Delhi University’s St Stephen’s College on Tuesday released its first cut-off list for admission to under-graduate courses, setting the bar at a whopping 99% for English (Honours) — the highest among all subjects. A close second is Economics (Honours) at 98.50%.

The much-sought after institution has also stuck to the previous pattern of announcing stream-wise cut-offs with additional riders, though the DU had decided to do away with both.

So, while students who studied commerce in Class 12 will need 99% for admission to English (Honours), science and humanities students will need 97.75% and 97.50%, respectively. Applicants should also have at least 90% in English (core) or 85% in elective English. The cut-offs for the course have seen a jump of 1% from last year.

For Economics (Honours), commerce students need 98.50% in Class 12 while science and humanities students need 97.50% and 97%, respectively. Applicants also need to have scored 90% in Class 12 mathematics.

The college set its lowest cut-off for Sanskrit (Honours) at 70% for humanities students.

Stephen’s has received around 32,200 applications – highest in its history, according to spokesperson Karen Gabriel. Justifying the high cut-offs, Gabriel said these depend on the number of applications received and on the CBSE Class 12 results. “Students are getting high marks in Class 12 board examinations and that is bound to be reflected in the cut-offs. We have 410 seats and we call students for interviews in the ratio of 1:4 (seat:candidates) for an interview. Low cut-offs will disturb this ratio,” she said.

“The students will now be called for an interview. An aptitude test will be conducted the same day. We will soon update the list on our website,” Gabriel added. While the weightage for class 12 examinations is 85, the aptitude test will account for five and the interview for ten.
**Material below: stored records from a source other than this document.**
**src/rtl/pla_pkg.sv**
```systemverilog
package pla_pkg;
  typedef enum logic [1:0] {
    PLA_FULL     = 2'd0,
    PLA_DECODER  = 2'd1,
    PLA_FIXED_OR = 2'd2
  } plaMode_t;

  typedef struct packed {
    logic shiftEn;
    logic outEn;
  } ctrlStrb_t;
endpackage

```
**src/rtl/pla_ctrl.sv**
```systemverilog
module pla_ctrl #(
  parameter int CFG_W = 36
) (
  input  logic                clk,
  input  logic                rst,
  input  logic                cfgLoad,
  output pla_pkg::ctrlStrb_t  strb
);
  localparam int CW = $clog2(CFG_W + 1);

  logic [CW-1:0] cnt;
  logic          loadPrev;
  logic          done;

  always_ff @(posedge clk) begin
    if (rst) begin
      cnt      <= '0;
      loadPrev <= 1'b0;
      done     <= 1'b0;
    end else begin
      loadPrev <= cfgLoad;
      if (cfgLoad) begin
        done <= 1'b0;
        if (!loadPrev) cnt <= CW'(1);
        else if (cnt != CW'(CFG_W)) cnt <= cnt + 1'b1;
      end else if (loadPrev) begin
        done <= (cnt == CW'(CFG_W));
      end
    end
  end

  always_comb begin
    strb.shiftEn = cfgLoad;
    strb.outEn   = done && !cfgLoad;
  end

  // consecutive load cycles advance the bit count by one until full
  a_r2_count_step: assert property (@(posedge clk) disable iff (rst)
    ($past(cfgLoad) && $past(loadPrev) && ($past(cnt) < CW'(CFG_W))) |-> (cnt == $past(cnt) + 1'b1));
  // completion only after a full-length burst
  a_r6_full_burst: assert property (@(posedge clk) disable iff (rst)
    $rose(done) |-> ($past(cnt) == CW'(CFG_W)));
  // any load cycle clears completion
  a_r7_load_clears: assert property (@(posedge clk) disable iff (rst)
    $past(cfgLoad) |-> !done);
endmodule

```
**src/rtl/pla_datapath.sv**
```systemverilog
module pla_datapath #(
  parameter pla_pkg::plaMode_t MODE = pla_pkg::PLA_FULL,
  parameter int NUM_IN   = 3,
  parameter int TERMS    = 4,
  parameter int NUM_OUT  = 3,
  parameter int AND_BITS = 24,
  parameter int CFG_W    = 36
) (
  input  logic                clk,
  input  logic                rst,
  input  pla_pkg::ctrlStrb_t  strb,
  input  logic                cfgBit,
  input  logic [NUM_IN-1:0]   dataIn,
  output logic [NUM_OUT-1:0]  dataOut
);
  localparam int LIT_W = 2 * NUM_IN;
  localparam int GRP   = TERMS / NUM_OUT;

  logic [CFG_W-1:0]   cfgReg;
  logic [LIT_W-1:0]   lits;
  logic [TERMS-1:0]   termHit;
  logic [NUM_OUT-1:0] orOut;

  always_ff @(posedge clk) begin
    if (rst) cfgReg <= '0;
    else if (strb.shiftEn) cfgReg <= {cfgBit, cfgReg[CFG_W-1:1]};
  end

  for (genvar i = 0; i < NUM_IN; i++) begin : g_lit
    assign lits[2*i]   = dataIn[i];
    assign lits[2*i+1] = ~dataIn[i];
  end

  if (MODE == pla_pkg::PLA_DECODER) begin : g_and_fixed
    for (genvar t = 0; t < TERMS; t++) begin : g_term
      assign termHit[t] = (dataIn == NUM_IN'(t));
    end
  end else begin : g_and_prog
    for (genvar t = 0; t < TERMS; t++) begin : g_term
      logic [LIT_W-1:0] mask;
      assign mask       = cfgReg[t*LIT_W +: LIT_W];
      assign termHit[t] = (|mask) && ((mask & ~lits) == '0);
    end
  end

  if (MODE == pla_pkg::PLA_FIXED_OR) begin : g_or_fixed
    for (genvar o = 0; o < NUM_OUT; o++) begin : g_out
      assign orOut[o] = |termHit[o*GRP +: GRP];
    end
  end else begin : g_or_prog
    for (genvar o = 0; o < NUM_OUT; o++) begin : g_out
      assign orOut[o] = |(termHit & cfgReg[AND_BITS + o*TERMS +: TERMS]);
    end
  end

  assign dataOut = strb.outEn ? orOut : '0;

  // no active term means no active output
  a_r5_no_term_no_out: assert property (@(posedge clk) disable iff (rst)
    (termHit == '0) |-> (dataOut == '0));
endmodule

```
**src/rtl/pla_array.sv**
```systemverilog
module pla_array #(
  parameter pla_pkg::plaMode_t MODE = pla_pkg::PLA_FULL,
  parameter int NUM_IN    = 3,
  parameter int NUM_TERMS = 4,
  parameter int NUM_OUT   = 3
) (
  input  logic               clk,
  input  logic               rst,
  input  logic               cfgLoad,
  input  logic               cfgBit,
  input  logic [NUM_IN-1:0]  dataIn,
  output logic [NUM_OUT-1:0] dataOut
);
  localparam int TERMS    = (MODE == pla_pkg::PLA_DECODER) ? (1 << NUM_IN) : NUM_TERMS;
  localparam int AND_BITS = (MODE == pla_pkg::PLA_DECODER) ? 0 : TERMS * 2 * NUM_IN;
  localparam int OR_BITS  = (MODE == pla_pkg::PLA_FIXED_OR) ? 0 : TERMS * NUM_OUT;
  localparam int CFG_W    = AND_BITS + OR_BITS;

  pla_pkg::ctrlStrb_t strb;

  pla_ctrl #(.CFG_W(CFG_W)) u_ctrl (
    .clk(clk), .rst(rst), .cfgLoad(cfgLoad), .strb(strb)
  );

  pla_datapath #(
    .MODE(MODE), .NUM_IN(NUM_IN), .TERMS(TERMS), .NUM_OUT(NUM_OUT),
    .AND_BITS(AND_BITS), .CFG_W(CFG_W)
  ) u_dp (
    .clk(clk), .rst(rst), .strb(strb), .cfgBit(cfgBit),
    .dataIn(dataIn), .dataOut(dataOut)
  );

  // outputs blank while loading and one cycle after
  a_r7_quiet_load: assert property (@(posedge clk) disable iff (rst)
    $past(cfgLoad) |-> (dataOut == '0));
  // outputs blank in the first cycle after reset
  a_r1_reset_quiet: assert property (@(posedge clk)
    $past(rst) |-> (dataOut == '0));
endmodule

```
**config.mk**
```make
export PLATFORM = sky130hd
export DESIGN_NAME = pla_array
export DESIGN_NICKNAME = d
export VERILOG_FILES = /design/src/rtl/pla_pkg.sv /design/src/rtl/pla_ctrl.sv /design/src/rtl/pla_datapath.sv /design/src/rtl/pla_array.sv
export SDC_FILE = /design/constraint.sdc
export NUM_CORES = 1
export LEC_CHECK = 0
export BUFFER_PORTS_ARGS = -buffer_cell sky130_fd_sc_hd__buf_4
export CAP_MARGIN = 20
export CORE_UTILIZATION = 49
export DETAILED_ROUTE_END_ITERATION = 8
export GPL_ROUTABILITY_DRIVEN = 0
export PLACE_DENSITY = 0.7
export REMOVE_ABC_BUFFERS = 1
export SYNTH_ARGS = -nofsm -noshare
export SYNTH_HDL_FRONTEND = slang
export SYNTH_SLANG_ARGS = --single-unit
```
**constraint.sdc**
```tcl
create_clock -name clk -period 1.7 [get_ports clk]
set_input_delay 0.17 -clock clk [delete_from_list [all_inputs] [get_ports clk]]
set_output_delay 0.17 -clock clk [all_outputs]
set_load 0.01 [all_outputs]
```
# == Word-level counts from Yosys, hierarchy flattened ==
# Cells that the tools add are included.
# classes
add_sub_neg,1
eq_ne,3
muxes,3
bitwise,11
reduce_logical,19
# ops
op,count
$and 6x6->6,4
$logic_not 6->1,4
$reduce_or 6->1,4
$and 4x4->4,3
$mux 6,2
$reduce_or 4->1,3
$add 6x1->6 const B,1
$eq 6x6->1 const B,1
$ne 6x6->1 const B,1
$not 6->6,1
$logic_and 1x1->1,5
$mux 3,1
$not 1->1,3
$ne 2x2->1 const B,1
$reduce_and 2->1,1
$reduce_or 2->1,1
$logic_not 1->1,1
# word_totals
regBits,44
out_inout_bits,3

# == Longest topological paths before layout ==
# depth
word_depth,8
depth_mapped,5
ltp_nobuf,5

# == Cells and area by module ==
# A second synthesis with hierarchy kept.
# unflattened
cells_unflattened,205
hier_area_um2,2077.0
# modules_own_cells
mod,instances,cells_each,area_each_um2,seq_area_each_um2
pla_datapath,1,153,1557.7,720.7
pla_ctrl,1,52,519.2,160.2

# == Least setup slack after synthesis ==
# Ideal clock, no wire load.
# synth_path
kind,flip-flop to output port
startpoint,register u_dp.cfgReg[6]
endpoint,output dataOut[0]
arrival_ns,1.381
t_required_ns,1.530
path_slack_ns,0.149
stages_incl_launch_ff,5
n_path_buf,0
path_cell_list,dfxtp_1 -> or4_1 -> o311a_1 -> nand3_1 -> a41oi_1
# synth_between
elab_chain_cells,6
elab_cells_between_ends,7
# synth_rtl
element,line,text
start: declaration,pla_datapath.sv:19,logic [CFG_W-1:0] cfgReg;
start signal: assignment,pla_datapath.sv:26,"else if (strb.shiftEn) cfgReg <= {cfgBit, cfgReg[CFG_W-1:1]};"
$and 6x6->6,pla_datapath.sv:42,assign termHit[t] = (|mask) && ((mask & ~lits) == '0);
$logic_not 6->1,pla_datapath.sv:42,
$logic_and 1x1->1 (*),pla_datapath.sv:42,
$and 4x4->4 (*),pla_datapath.sv:52,assign orOut[o] = |(termHit & cfgReg[AND_BITS + o*TERMS +: TERMS]);
$reduce_or 4->1 (*),pla_datapath.sv:52,
$mux 3 (*),pla_datapath.sv:56,assign dataOut = strb.outEn ? orOut : '0;
end: declaration,pla_array.sv:12,output logic [NUM_OUT-1:0] dataOut
# Mark *: on every way between the ends. The rest lies on a longest branch, timed or not.

# == Worst setup path after layout ==
# layout_path
startpoint,register u_dp.cfgReg[8]
endpoint,output dataOut[2]
# Same word-level chain as after synthesis.

==> impl_metrics.tcl <==
set metrics [dict create \
    maxCapViolCount 0 \
    endpoint_kind "output pin" \
    groute.layer.met1.usage 0.217 \
    yosys.cell_types.count 26 \
    tightest_slew_ns 0.409 \
    antenna_found_initial 0 \
    dp_hpwl_um 2760 \
    routed_wl_um 3950 \
    yosysSeqAreaShare 0.462 \
    synthXorXnorAreaFrac 0.00459 \
    cp-start-kind "flop" \
    route.vias.total 1511 \
    area_growth_syn_to_layout_pct 17.5 \
    die_ht_um 64.4 \
    worstSkewPairLatency_ns 0.29 \
    holdCritPathClass "input port to flop" \
    avgSynthCellArea_um2 9.64 \
    synth.mux.area_fraction 0.255 \
    holdPathStages 3 \
    hold_path_startpoint "cfgBit" \
    synth_fa_ha_area_frac 0.0131 \
    io_pins 10 \
    grt-ovfl-total 0 \
    coreArea_um2 3690 \
    synth-main-ff-cell "dfxtp_1" \
    netlist.area_leader.share 0.462 \
    synth_top_family_by_area "multiplexers" \
    clock_root_buffer_master "clkbuf_8" \
    routed_wire_length_per_instance_um 14.6 \
    compound_cell_area_share_of_the_yosys_netlist 0.0669 \
    tritoncts "done" \
    endpoint_of_the_lowest_slack_register_to_register_path "u_ctrl.cnt[1]$_SDFFE_PP0P_" \
    floorplan.initialDensity 0.517 \
    post_route_cells_drive_above_1_share 0.203 \
    grt_max_degree 42 \
    r2r_startpoint "u_ctrl.cnt[3]$_SDFFE_PP0P_" \
    post_synth_most_frequent_cells "dfxtp_1, mux2i_1, nor2_1" \
    worstPathRequired_ns 1.53 \
    cts_num_sinks 44 \
    violations "setup timing" \
    min_period_over_period 1.21 \
    horizontal_die_dimension_um 64.4 \
    worst_slew_margin_rel 0.727 \
    period_needed_ns 2.06 \
    use_met2 0.359 \
    worstPathArrival_ns 1.89 \
    clock_skew_ns 0.00488 \
    finalMaxSlewViolations 0 \
    leakage_power_nw 0.948 \
    drc 0 \
    worstHoldEndpoint "u_dp.cfgReg[35]$_SDFFE_PP0P_" \
    critical_path_peak_fanout 3 \
    io_buffers 9 \
    outcome "complete, but fails checks" \
    synth-seq-cells 44 \
    diodes 0 \
    fmax_mhz 485 \
    grt_setup_unrepaired "true" \
    total_clock_buffers_created_by_cts 5 \
    place_inst 261 \
    finalCoreUtilization 0.608 \
    synthDominantAreaCellType "dfxtp_1" \
    synthesis.area_um2 1910 \
    timing.final.ws_setup_ns -0.362 \
    synth_edf_count 0 \
    cellPowerDensity_nw_per_um2 798 \
    synthSimpleGateAreaFrac 0.170 \
    proportion_of_synthesized_flip_flops_having_asynchronous_set_or_reset 0 \
    first_global_vias 1479 \
    grt_util_met3 0.0661 \
    routed_vias_inst 5.60 \
    detail_route.iter0.violations 95 \
    yosys-top-cells-area "dfxtp_1, mux2i_1, nor2_1, nand3_1, mux2_2" \
    gr-max-usage-layer "met2" \
    reg2reg_depth 4 \
    antenna_left 0 \
    cts.path.max_buffers 2 \
    first_pass_iters 4 \
    first_pass_grt_wire_length_um 6380 \
    hold_violations 0 \
    groute.usage.overall 0.207 \
    minimum_setup_slack_among_reg_to_reg_paths_ns 0.34 \
    total_nets_final 230 \
    worst_setup_hold_path_clk_slew_ns 0.07 \
    total_die_area_um2 4150 \
    number_of_instances_in_the_synthesized_netlist 198 \
    cts_htree_levels 2 \
    finalSetupViolCount 3 \
    worstSetupStartpoint "u_dp.cfgReg[8]$_SDFFE_PP0P_" \
    floorplan.rows 22 \
    yosysWarnings 0 \
    postLayoutCellArea_um2 2240 \
    worst-setup-path-type "flop to output pin" \
    placed_cell_area_um2 2110 \
    final_cells 270 \
    synth.most_common_cell "dfxtp_1" \
    worst_ir_drop_vdd_mv 0.491 \
]
==> worst max-delay path: stages, from the launching register on <==
cell and delay (ns):
dfxtp_2 0.32, or4_1 0.52, o311a_1 0.41, nand3_1 0.11, a41oi_2 0.10, buf_4 0.16
==> where the power goes <==
| part | leakage (nW) | internal [mW] | total, mW | switching, mW |
|---|---|---|---|---|
| clock | 0.0455 | 0.331 | 0.646 | 0.315 |
| sequential | 0.356 | 1.04 | 1.04 | 0.00712 |
| combinational | 0.546 | 0.0421 | 0.0997 | 0.0576 |
==> cell type report <==
type | count | area (um2)
fill | 315 | 1450
multi-input combinational | 141 | 1010
sequential | 44 | 883
timing repair buffer | 25 | 188
clock buffer | 8 | 90.1
tap | 48 | 60.1
inverter | 4 | 15.0
==> placed cells by master, fill, tap and decap left out <==
cell type,count
inv_1,4
nor4_1,2
nor2_1,43
mux2i_1,43
nor3_1,1
a21oi_1,4
a211oi_1,3
nand3_2,2
a31oi_1,2
nor2b_1,3
a41oi_2,3
clkbuf_1,2
o21ai_0,2
clkbuf_8,6
dfxtp_1,42
ha_1,2
o311a_1,2
dfxtp_2,2
xor2_1,1
nand2_1,4
buf_4,25
nand4_1,2
and4bb_2,1
o21bai_1,1
or3_1,2
nand3_1,10
a31o_2,1
or4_1,2
mux2_2,5
==> flip-flops by register name, indices dropped and copies added, names as in the netlist <==
signal           cells
u_dp.cfgReg         36
u_ctrl.done          1
u_ctrl.cnt           6
u_ctrl.loadPrev      1
==> per-layer routing <==
metal	share of wire	up-vias
met5	0	-
met4	0.022	0
met3	0.046	7
met2	0.49	31
met1	0.44	728
li1	-	745
==> worst max path at each step <==
stage	end	slack [ns]	cells after the start
6_report	dataOut[2]	-0.36	5
3_3_place_gp	dataOut[0]	-0.003	5
4_1_cts	dataOut[0]	-0.35	5
2_1_floorplan	dataOut[0]	0.15	4
3_5_place_dp	dataOut[0]	-0.02	5
5_1_grt	dataOut[2]	-0.42	5
==> kinds of logic (layout without fill, tap and decap cells) <==
group	Yosys count	after routing
AOI/OAI and AO/OA	18	18
xor gates and xnor gates	1	1
adders and majority gates	2	2
buffers and inverters	13	37
DFF	44	44
muxes	48	48
and+or+nand+nor	72	72
==> through the flow <==
step	hold WS, ns	setup slack [ns]	setup TNS, ns	total power, mW
2_1_floorplan	0.237	0.149	0	1.10
3_3_place_gp	0.411	-0.00295	-0.00295	1.16
3_5_place_dp	0.420	-0.0191	-0.0340	1.17
4_1_cts	0.109	-0.346	-1.02	1.81
5_1_grt	0.112	-0.416	-1.21	1.87
6_report	0.116	-0.362	-1.06	1.79
==> what timing repair did <==
item | CTS | global route
pin swaps | 0 | 8
cloned | 0 | 0
gates resized for setup | 0 | 7
setup buffers | 0 | 1
hold buffers | 0 | 0
endpoints found under the setup margin | 3 | 3
No activity file was read; power rests on OpenSTA's default activity.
Other DU colleges too may replicate Stephen’s in setting high cut-offs for courses like English and Economics (Honours). “The cut-offs this year are likely to go higher than last year across subjects. Every year the University receives higher number of applications than the previous year for the same number of seats and that shoots up the cut-offs,” said S K Garg, president of DU’s Principal Association and principal of Deen Dayal Upadhyaya College.